Does the description clarify parameter syntax, constraints, interactions, or defaults beyond what the schema provides?

Schema description coverage is 100%, so the schema already documents both parameters ('prompt_id' and 'output_node_id'). The description adds minimal value by linking 'prompt_id' to 'submit_workflow()' and clarifying 'output_node_id' as the 'Node ID that produced the image,' but this is redundant with the schema. Baseline 3 is appropriate as the schema does the heavy lifting.

Input schemas describe structure but not intent. Descriptions should explain non-obvious parameter relationships and valid value ranges.

Purpose4/5

Does the description clearly state what the tool does and how it differs from similar tools?

The description clearly states the tool's purpose: 'Get the result image from a completed prompt.' It specifies the verb ('Get') and resource ('result image'), and distinguishes it from siblings like 'generate_image' (which creates images) or 'get_prompt_status' (which checks status). However, it doesn't explicitly contrast with all siblings, such as 'get_history' which might also retrieve results.

Agents choose between tools based on descriptions. A clear purpose with a specific verb and resource helps agents select the right tool.

Usage Guidelines3/5

Does the description explain when to use this tool, when not to, or what alternatives exist?

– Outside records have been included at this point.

What follows belongs to an exercise in optimizing a design on an open flow for small area and a short achievable clock period; a production flow would make more cautious choices. Function was not checked in any run shown here: the RTL went through the layout flow alone. Power and IR drop assume default switching activity.

==> flow/design.v (outline; a module is shown in full before it is edited, if it fits) <==
// module MultiTop: 20 lines
// module FA: 4 lines
// module HA: 4 lines
// module Multi: 766 lines
module MultiTop(
    input             clk,
    input      [31:0] a,
    input      [31:0] b,
    output reg [31:0] prod
);
  // ...
==> flow/run.sh <==
#!/bin/bash
# synth_recipe.tcl (not shown) runs the flow's synth.tcl, then flattens the netlist and writes it again
# the make line also repeats each setting of config.mk as NAME=value (left out here)
make -C /OpenROAD-flow-scripts/flow DESIGN_CONFIG=/design/flow/config.mk WORK_HOME=/design/flow/orfs CLKGATE_MAP_FILE= SYNTH_SCRIPT=/design/flow/synth_recipe.tcl finish
==> flow/config.mk <==
export PLATFORM = sky130hd
export DESIGN_NAME = MultiTop
export DESIGN_NICKNAME = MultiTop
export VERILOG_FILES = /design/flow/design.v
export SDC_FILE = /design/flow/constraint.sdc
export NUM_CORES = 4
export LEC_CHECK = 0
export CAP_MARGIN = 20
export CORE_MARGIN = 2
export CORE_UTILIZATION = 40
export SLEW_MARGIN = 20
==> flow/constraint.sdc <==
create_clock -name core_clock -period 17.0 [get_ports {clk}]
set_input_delay 3.4000 -clock core_clock [delete_from_list [all_inputs] [get_ports {clk}]]
set_output_delay 3.4000 -clock core_clock [all_outputs]
set_load 0.01 [all_outputs]
==> impl_results.md, run 1 <==
- Met2 Use GR: between 30 and 40%
- Synth async-reset ratio: 0%
- Final Max Tran Viols: 0
- Outcome: complete, no violations
- Tmin final: about 16 ns
- Vias/cell: roughly 6.7
- Delay-heaviest family, CP: adder cells
- Nets: roughly 1900
- Routed WL per cell: roughly 25 um
- Synth top area share: a little under a third
- Hold Path Stages: 2
- Overall power: 3.94 mW
- # IOs: 97
- Seq pwr: 373 uW
- Multi-input combinational area share: roughly three quarters
- Largest Pwr Group: combinational cells
- Logic gate share of total power: 85.2%
- Worst min-delay path category: reg2reg
- GPL Wtd Cong: 0.914
- Mapped Avg Cell Area: 9.06 sq um
- Commonest cells after routing, fill and taps aside: 258 x nand2_1, 225 x fa_1, 206 x a221o_1, 204 x o221ai_1, 96 x clkdlybuf4s50_1
- Post_cts resized: 0
- Post-Synth Simple-Gate Area: a little under an eighth
- R2R Path Start: b_q[3]$_DFF_P_
- Largest cell class: multi-input gates
- Antenna violations before repair: 0
- Slowest cell on crit path: dfxtp_2
- Top achievable clock speed: between 60 and 70 MHz
==> run 2: changes to the inputs <==
--- a/flow/design.v
+++ b/flow/design.v
@@ -682,67 +682,109 @@
     wire p27 = w379;
     wire g28 = 1'b0;
     wire p28 = w407;
     wire g29 = 1'b0;
     wire p29 = w435;
     wire g30 = 1'b0;
     wire p30 = w465;
     wire G9_8 = g9 | (p9 & g8);
+    wire G12_11 = g12 | (p12 & g11);
+    wire P12_11 = p12 & p11;
     wire G11_10 = g11 | (p11 & g10);
     wire P11_10 = p11 & p10;
-    wire G13_12 = g13 | (p13 & g12);
-    wire P13_12 = p13 & p12;
+    wire G12_10 = G12_11 | (P12_11 & g10);
+    wire P12_10 = P12_11 & p10;
+    wire G10_8 = g10 | (p10 & G9_8);
+    wire G11_8 = G11_10 | (P11_10 & G9_8);
+    wire G12_8 = G12_10 | (P12_10 & G9_8);
     wire G15_14 = g15 | (p15 & g14);
     wire P15_14 = p15 & p14;
+    wire G14_13 = g14 | (p14 & g13);
+    wire P14_13 = p14 & p13;
+    wire G15_13 = G15_14 | (P15_14 & g13);
+    wire P15_13 = P15_14 & p13;
+    wire G18_17 = g18 | (p18 & g17);
+    wire P18_17 = p18 & p17;
     wire G17_16 = g17 | (p17 & g16);
     wire P17_16 = p17 & p16;
-    wire G19_18 = g19 | (p19 & g18);
-    wire P19_18 = p19 & p18;
+    wire G18_16 = G18_17 | (P18_17 & g16);
+    wire P18_16 = P18_17 & p16;
+    wire G16_13 = g16 | (p16 & G15_13);
+    wire P16_13 = p16 & P15_13;
+    wire G17_13 = G17_16 | (P17_16 & G15_13);
+    wire P17_13 = P17_16 & P15_13;
+    wire G18_13 = G18_16 | (P18_16 & G15_13);
+    wire P18_13 = P18_16 & P15_13;
+    wire G13_8 = g13 | (p13 & G12_8);
+    wire G14_8 = G14_13 | (P14_13 & G12_8);
+    wire G15_8 = G15_13 | (P15_13 & G12_8);
+    wire G16_8 = G16_13 | (P16_13 & G12_8);
+    wire G17_8 = G17_13 | (P17_13 & G12_8);
+    wire G18_8 = G18_13 | (P18_13 & G12_8);
     wire G21_20 = g21 | (p21 & g20);
     wire P21_20 = p21 & p20;
+    wire G20_19 = g20 | (p20 & g19);
+    wire P20_19 = p20 & p19;
+    wire G21_19 = G21_20 | (P21_20 & g19);
+    wire P21_19 = P21_20 & p19;
+    wire G24_23 = g24 | (p24 & g23);
+    wire P24_23 = p24 & p23;
     wire G23_22 = g23 | (p23 & g22);
     wire P23_22 = p23 & p22;
-    wire G25_24 = g25 | (p25 & g24);
-    wire P25_24 = p25 & p24;
+    wire G24_22 = G24_23 | (P24_23 & g22);
+    wire P24_22 = P24_23 & p22;
+    wire G22_19 = g22 | (p22 & G21_19);
+    wire P22_19 = p22 & P21_19;
+    wire G23_19 = G23_22 | (P23_22 & G21_19);
+    wire P23_19 = P23_22 & P21_19;
+    wire G24_19 = G24_22 | (P24_22 & G21_19);
+    wire P24_19 = P24_22 & P21_19;
     wire G27_26 = g27 | (p27 & g26);
     wire P27_26 = p27 & p26;
+    wire G26_25 = g26 | (p26 & g25);
+    wire P26_25 = p26 & p25;
+    wire G27_25 = G27_26 | (P27_26 & g25);
+    wire P27_25 = P27_26 & p25;
+    wire G30_29 = g30 | (p30 & g29);
+    wire P30_29 = p30 & p29;
     wire G29_28 = g29 | (p29 & g28);
     wire P29_28 = p29 & p28;
-    wire G11_8 = G11_10 | (P11_10 & G9_8);
-    wire G15_12 = G15_14 | (P15_14 & G13_12);
-    wire P15_12 = P15_14 & P13_12;
-    wire G19_16 = G19_18 | (P19_18 & G17_16);
-    wire P19_16 = P19_18 & P17_16;
-    wire G23_20 = G23_22 | (P23_22 & G21_20);
-    wire P23_20 = P23_22 & P21_20;
-    wire G27_24 = G27_26 | (P27_26 & G25_24);
-    wire P27_24 = P27_26 & P25_24;
-    wire G15_8 = G15_12 | (P15_12 & G11_8);
-    wire G23_16 = G23_20 | (P23_20 & G19_16);
-    wire P23_16 = P23_20 & P19_16;
-    wire G23_8 = G23_16 | (P23_16 & G15_8);
-    wire G19_8 = G19_16 | (P19_16 & G15_8);
-    wire G27_8 = G27_24 | (P27_24 & G23_8);
-    wire G13_8 = G13_12 | (P13_12 & G11_8);
-    wire G17_8 = G17_16 | (P17_16 & G15_8);
-    wire G21_8 = G21_20 | (P21_20 & G19_8);
-    wire G25_8 = G25_24 | (P25_24 & G23_8);
-    wire G29_8 = G29_28 | (P29_28 & G27_8);
-    wire G10_8 = g10 | (p10 & G9_8);
-    wire G12_8 = g12 | (p12 & G11_8);
-    wire G14_8 = g14 | (p14 & G13_8);
-    wire G16_8 = g16 | (p16 & G15_8);
-    wire G18_8 = g18 | (p18 & G17_8);
-    wire G20_8 = g20 | (p20 & G19_8);
-    wire G22_8 = g22 | (p22 & G21_8);
-    wire G24_8 = g24 | (p24 & G23_8);
-    wire G26_8 = g26 | (p26 & G25_8);
-    wire G28_8 = g28 | (p28 & G27_8);
-    wire G30_8 = g30 | (p30 & G29_8);
+    wire G30_28 = G30_29 | (P30_29 & g28);
+    wire P30_28 = P30_29 & p28;
+    wire G28_25 = g28 | (p28 & G27_25);
+    wire P28_25 = p28 & P27_25;
+    wire G29_25 = G29_28 | (P29_28 & G27_25);
+    wire P29_25 = P29_28 & P27_25;
+    wire G30_25 = G30_28 | (P30_28 & G27_25);
+    wire P30_25 = P30_28 & P27_25;
+    wire G25_19 = g25 | (p25 & G24_19);
+    wire P25_19 = p25 & P24_19;
+    wire G26_19 = G26_25 | (P26_25 & G24_19);
+    wire P26_19 = P26_25 & P24_19;
+    wire G27_19 = G27_25 | (P27_25 & G24_19);
+    wire P27_19 = P27_25 & P24_19;
+    wire G28_19 = G28_25 | (P28_25 & G24_19);
+    wire P28_19 = P28_25 & P24_19;
+    wire G29_19 = G29_25 | (P29_25 & G24_19);
+    wire P29_19 = P29_25 & P24_19;
+    wire G30_19 = G30_25 | (P30_25 & G24_19);
+    wire P30_19 = P30_25 & P24_19;
+    wire G19_8 = g19 | (p19 & G18_8);
+    wire G20_8 = G20_19 | (P20_19 & G18_8);
+    wire G21_8 = G21_19 | (P21_19 & G18_8);
+    wire G22_8 = G22_19 | (P22_19 & G18_8);
+    wire G23_8 = G23_19 | (P23_19 & G18_8);
+    wire G24_8 = G24_19 | (P24_19 & G18_8);
+    wire G25_8 = G25_19 | (P25_19 & G18_8);
+    wire G26_8 = G26_19 | (P26_19 & G18_8);
+    wire G27_8 = G27_19 | (P27_19 & G18_8);
+    wire G28_8 = G28_19 | (P28_19 & G18_8);
+    wire G29_8 = G29_19 | (P29_19 & G18_8);
+    wire G30_8 = G30_19 | (P30_19 & G18_8);
     assign prod[8] = p8;
     assign prod[9] = p9 ^ g8;
     assign prod[10] = p10 ^ G9_8;
     assign prod[11] = p11 ^ G10_8;
     assign prod[12] = p12 ^ G11_8;
     assign prod[13] = p13 ^ G12_8;
     assign prod[14] = p14 ^ G13_8;
     assign prod[15] = p15 ^ G14_8;
==> run 2 against run 1 <==
Setup slack worse by 0.0070 ns. Register-to-register slack hardly changed. Count of clock-buffer cells in the layout is 1 lower. Global-route usage is 0.67 points higher. Still clean.
==> impl_results.md, run 2 <==
- Detailed Routing Iterations Pass 1: 7 (was 8)
- Gate Count Post-Synth: 1653 (unchanged)
- Die width: 197 um (about the same)
- Crit Path Max Fanout: 62 (unchanged)
- Drt drc: 0 (unchanged)
- Routed WL per cell: 24.9 um (was 24.6 um)
- CP Capture Type: register (unchanged)
- WS Path Type: reg2reg (unchanged)
- Die area: 39000 sq um (about the same)
- Iter 0 DRT Violations: 1805 (was 1850)
- Placed cells: 1996 (unchanged)
- Biggest regs: a_q x32, b_q x32, prod x32 (unchanged)
- Mapped Avg Cell Area: 9.05 sq um (was 9.06 sq um)
- Final wirelength: 50000 um (was 49500 um)
- Tmin final: 15.52 ns (about the same)
- Clk sinks: 96 (unchanged)
- RR Endpoint: prod[31]$_DFF_P_ (unchanged)
- Final Hold Fails: 0 (unchanged)
- CTS root buf: clkbuf_16 (unchanged)
- Largest net degree at the start of global routing: 63 (unchanged)
- Synth top area share: 30.1% (about the same)
- Number of flops mapped to enable cells by yosys: 0 (unchanged)
- Synth Warn #: 1 (unchanged)
- Initial Util: 40.8% (about the same)
- GPL Wtd Cong: 0.922 (was 0.914)
- Global-route wire length before repair: 77500 um (was 75400 um)
- Postcts setup bufs: 0 (unchanged)
- Clock-pin slew on the worst setup and hold paths: 0.08 ns (was 0.07 ns)
- Worst path arrival time: 15.80 ns (was 15.79 ns)
- Final Max Tran Viols: 0 (unchanged)
- Vias/cell: 6.74 (was 6.71)
- Worst setup path startpoint: b_q[3]$_DFF_P_ (unchanged)
- Cell Pwr Density: 265 nW/um^2 (was 244 nW/um^2)
- Final Non-Filler Cells: 2012 (unchanged)
- Most common cell on crit path: fa_1 (unchanged)
- Outcome: complete, no violations (unchanged)
- Final WS setup: 1.48 ns (about the same)
- Setup crit end: prod[31]$_DFF_P_ (unchanged)
- R2R Path Start: b_q[3]$_DFF_P_ (unchanged)
- Most common cell after layout, fill and taps aside: nand2_1 (unchanged)
- Largest area contributor in the netlist: fa_1 (unchanged)
- Commonest cells after routing, fill and taps aside: 264 x nand2_1, 225 x fa_1, 208 x a221o_1, 206 x o221ai_1, 96 x clkdlybuf4s50_1 (was 258 x nand2_1, 225 x fa_1, 206 x a221o_1, 204 x o221ai_1, 96 x clkdlybuf4s50_1)
- Hold slack: 1.02 ns (was 1.03 ns)
- Netlist Area Pre-Place: 15000 sq um (about the same)
- Top achievable clock speed: 64.4 MHz (was 64.5 MHz)
- Post-synth top cells: 264 x nand2_1, 240 x clkbuf_1, 225 x fa_1 (was 258 x nand2_1, 229 x clkbuf_1, 225 x fa_1)
- Total gr overflow: 0 (unchanged)
- Worst min-delay path category: reg2reg (unchanged)
- Clk_skew: 0.0130 ns (was 0.0115 ns)
- Num rows: 70 (unchanged)
- Post-synth top flop: dfxtp_1 (unchanged)
- Area Overhead vs Synth: 8.04% (was 7.91%)
- Register area share after synthesis: 12.8% (about the same)
- Synth async-reset ratio: 0% (unchanged)
- # diodes: 0 (unchanged)
- Antenna violations before repair: 0 (unchanged)
- Routed via count: 13600 (was 13500)
- CP max stage delay: 0.98 ns (about the same)
- Static leakage: 6.00 nW (was 6.07 nW)
- Maxcap violations: 0 (unchanged)
- CP required: 17.28 ns (was 17.27 ns)
- Post-synth cell types: 43 (was 42)
- Unrepaired setup endpoints after global routing: false (unchanged)
- Slowest cell on crit path: dfxtp_2 (unchanged)
- Number of CTS-inserted buffers: 9 (unchanged)
- Internal reg-to-reg setup slack: 1.48 ns (about the same)
- Top cells by area, synth: fa_1 30%, a221o_1 14%, dfxtp_1 13%, o221ai_1 12%, nand2_1 6.6% (was fa_1 30%, a221o_1 14%, dfxtp_1 13%, o221ai_1 12%, nand2_1 6.5%)
- Synthesis-stage register bit count: 96 (unchanged)
- Top-count cell post-synth: nand2_1 (unchanged)
- Clock Path Buffers: 2 (unchanged)
- PortBufs: 96 (unchanged)
- HPWL after DPL: 36300 um (was 35700 um)
- Setup-failing EPs final: 0 (unchanged)
- Final total negative setup slack: 0 ns (unchanged)
- Cts hold-fix bufs: 0 (unchanged)
- CTS tree: yes (unchanged)
- Worst VDD drop: 0.464 mV (was 0.420 mV)
- Post_cts resized: 0 (unchanged)
- Fillers: 3519 (was 3502)
- Net Count, Synth: 1971 (was 1979)
- Final worst-path cycle share: 91.3% (about the same)
- Die Ht: 197 um (about the same)
- Nets: 1857 (was 1865)
- Place WS: 1.56 ns (was 1.54 ns)
- Max-slew headroom: 28.3% (was 31.1%)
- Crit path launch type: register (unchanged)
- Post-route ant nets: 0 (unchanged)
- Number of global-route vias before repair: 12700 (was 12200)
- R2R depth: 37 (was 39)
- Clk Latency, worst-skew pair: 0.39 ns (was 0.40 ns)
- # IOs: 97 (unchanged)
- Ratio of cells with drive above 1 in the final layout: 5.25% (was 5.57%)
- All-Layer GR Usage: 26.2% (was 25.5%)
- Slew @ Worst Pin: 1.07 ns (was 1.03 ns)
- Core ar.: 36700 sq um (unchanged)
- H-tree levels: 3 (unchanged)
- Overall power: 4.28 mW (was 3.94 mW)
[run 2: cell types whose count changed in the layout (fill, tap and decap cells not counted), moves of 4 or more]
cell | previous run | this run
or2_2 | 10 | 1
nand2_1 | 258 | 264
nor3_1 | 1 | 6
or4_1 | 0 | 5
xor2_1 | 4 | 10
inv_1 | 39 | 30
or2_1 | 3 | 12
inv_6 | 0 | 4
xnor2_1 | 36 | 31
ha_1 | 36 | 28
[run 2: layer usage]
layer	up-vias	global-route usage, %	part of all wire, %
li1	5958	-	-
met1	6875	36.7	42
met2	665	41.5	47
met3	70	3.23	7.7
met4	0	9.52	3.4
met5	-	0	0
[run 2: how the worst min path moves through the flow]
stage | to | startpoint | slack (ns) | cells after the start
3_3_place_gp | prod[0]$_DFF_P_ | b_q[1]$_DFF_P_ | 1.0 | 2
5_1_grt | prod[0]$_DFF_P_ | b_q[1]$_DFF_P_ | 1.08 | 2
2_1_floorplan | prod[0]$_DFF_P_ | b_q[1]$_DFF_P_ | 0.56 | 1
3_5_place_dp | prod[0]$_DFF_P_ | b_q[1]$_DFF_P_ | 1.02 | 2
4_1_cts | prod[0]$_DFF_P_ | b_q[1]$_DFF_P_ | 1.04 | 2
6_report | prod[0]$_DFF_P_ | b_q[1]$_DFF_P_ | 1.02 | 3
[run 2: metrics by stage]
stage / cell area (sq um) / utilization [%]
5_1_grt: 16200 / 44.0
6_report: 16200 / 44.0
3_3_place_gp: 15900 / 43.2
4_1_cts: 16200 / 44.0
3_5_place_dp: 15900 / 43.2
2_1_floorplan: 15000 / -
[run 2: kinds of logic (layout without fill, tap and decap cells)]
group / Yosys count / in the layout / synth area share (%)
buf+inv: 300 / 191 / 7.53
flops: 96 / 96 / 12.8
fa+ha+maj: 253 / 253 / 32.5
mux: 32 / 32 / 2.14
compound gates: 520 / 520 / 30.1
xor+xnor: 44 / 44 / 2.85
simple gates: 408 / 408 / 12.1
[run 2: final cells by class]
cell class	instances	area (sq um)	share of cell area, %
tap	468	586	3.62
timing repair buffer	141	1300	8.04
clock buffer	9	225	1.39
inverter	34	128	0.790
multi-input combinational	1257	11900	73.7
clock inverter	7	75.1	0.465
sequential	96	1940	12.0
[run 2: worst max-delay path: cells and delay by family, from the launching register on]
family	cells	cell delay, ns
adder cells (fa/ha/maj)	28	11.89
XOR/XNOR	6	1.35
flip-flops	1	0.98
AND/OR/NAND/NOR	2	0.94
AO/OA/AOI/OAI	1	0.25
[run 2: power breakdown]
part           leakage (nW)  internal (mW)  switching [mW]
clock                 0.143          0.104           0.107
combinational          5.04           1.78            1.91
sequential            0.810          0.336          0.0369
total                  6.00           2.22            2.06

==> afterwards: timing with drivers on the ports <==
The flow's constraints put no driver on any port. The routed layouts listed below were extracted and timed again, unchanged, in two steps.
Step 1 assumes that a clkbuf_16 drives the clock port and a buf_2 every other input.
Step 2 also shifts input and output timing later by t, the mid clock arrival at the registers, as if the neighbouring blocks saw the same clock.
a / b / c = ideal ports / drivers / drivers and shift; a / b = the first two.
run | t (ns) | slack for setup (ns) | worst setup path at the end | worst data-port slew with drivers (ns) | cell pins on the clock port's net
run 1 | 0.447 | 1.485 / 1.485 / 1.485 | register to register | 0.04 | 1
run 2 | 0.436 | 1.478 / 1.478 / 1.478 | register to register | 0.04 | 1
After both steps setup and hold are still met in every run listed.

The description implies usage by referencing 'a completed prompt' and 'prompt ID from submit_workflow()', suggesting it should be used after workflow submission. However, it lacks explicit guidance on when not to use it (e.g., for non-image outputs) or clear alternatives among siblings like 'get_prompt_status' for checking completion first.

Agents often have multiple tools that could apply. Explicit usage guidance like "use X instead of Y when Z" prevents misuse.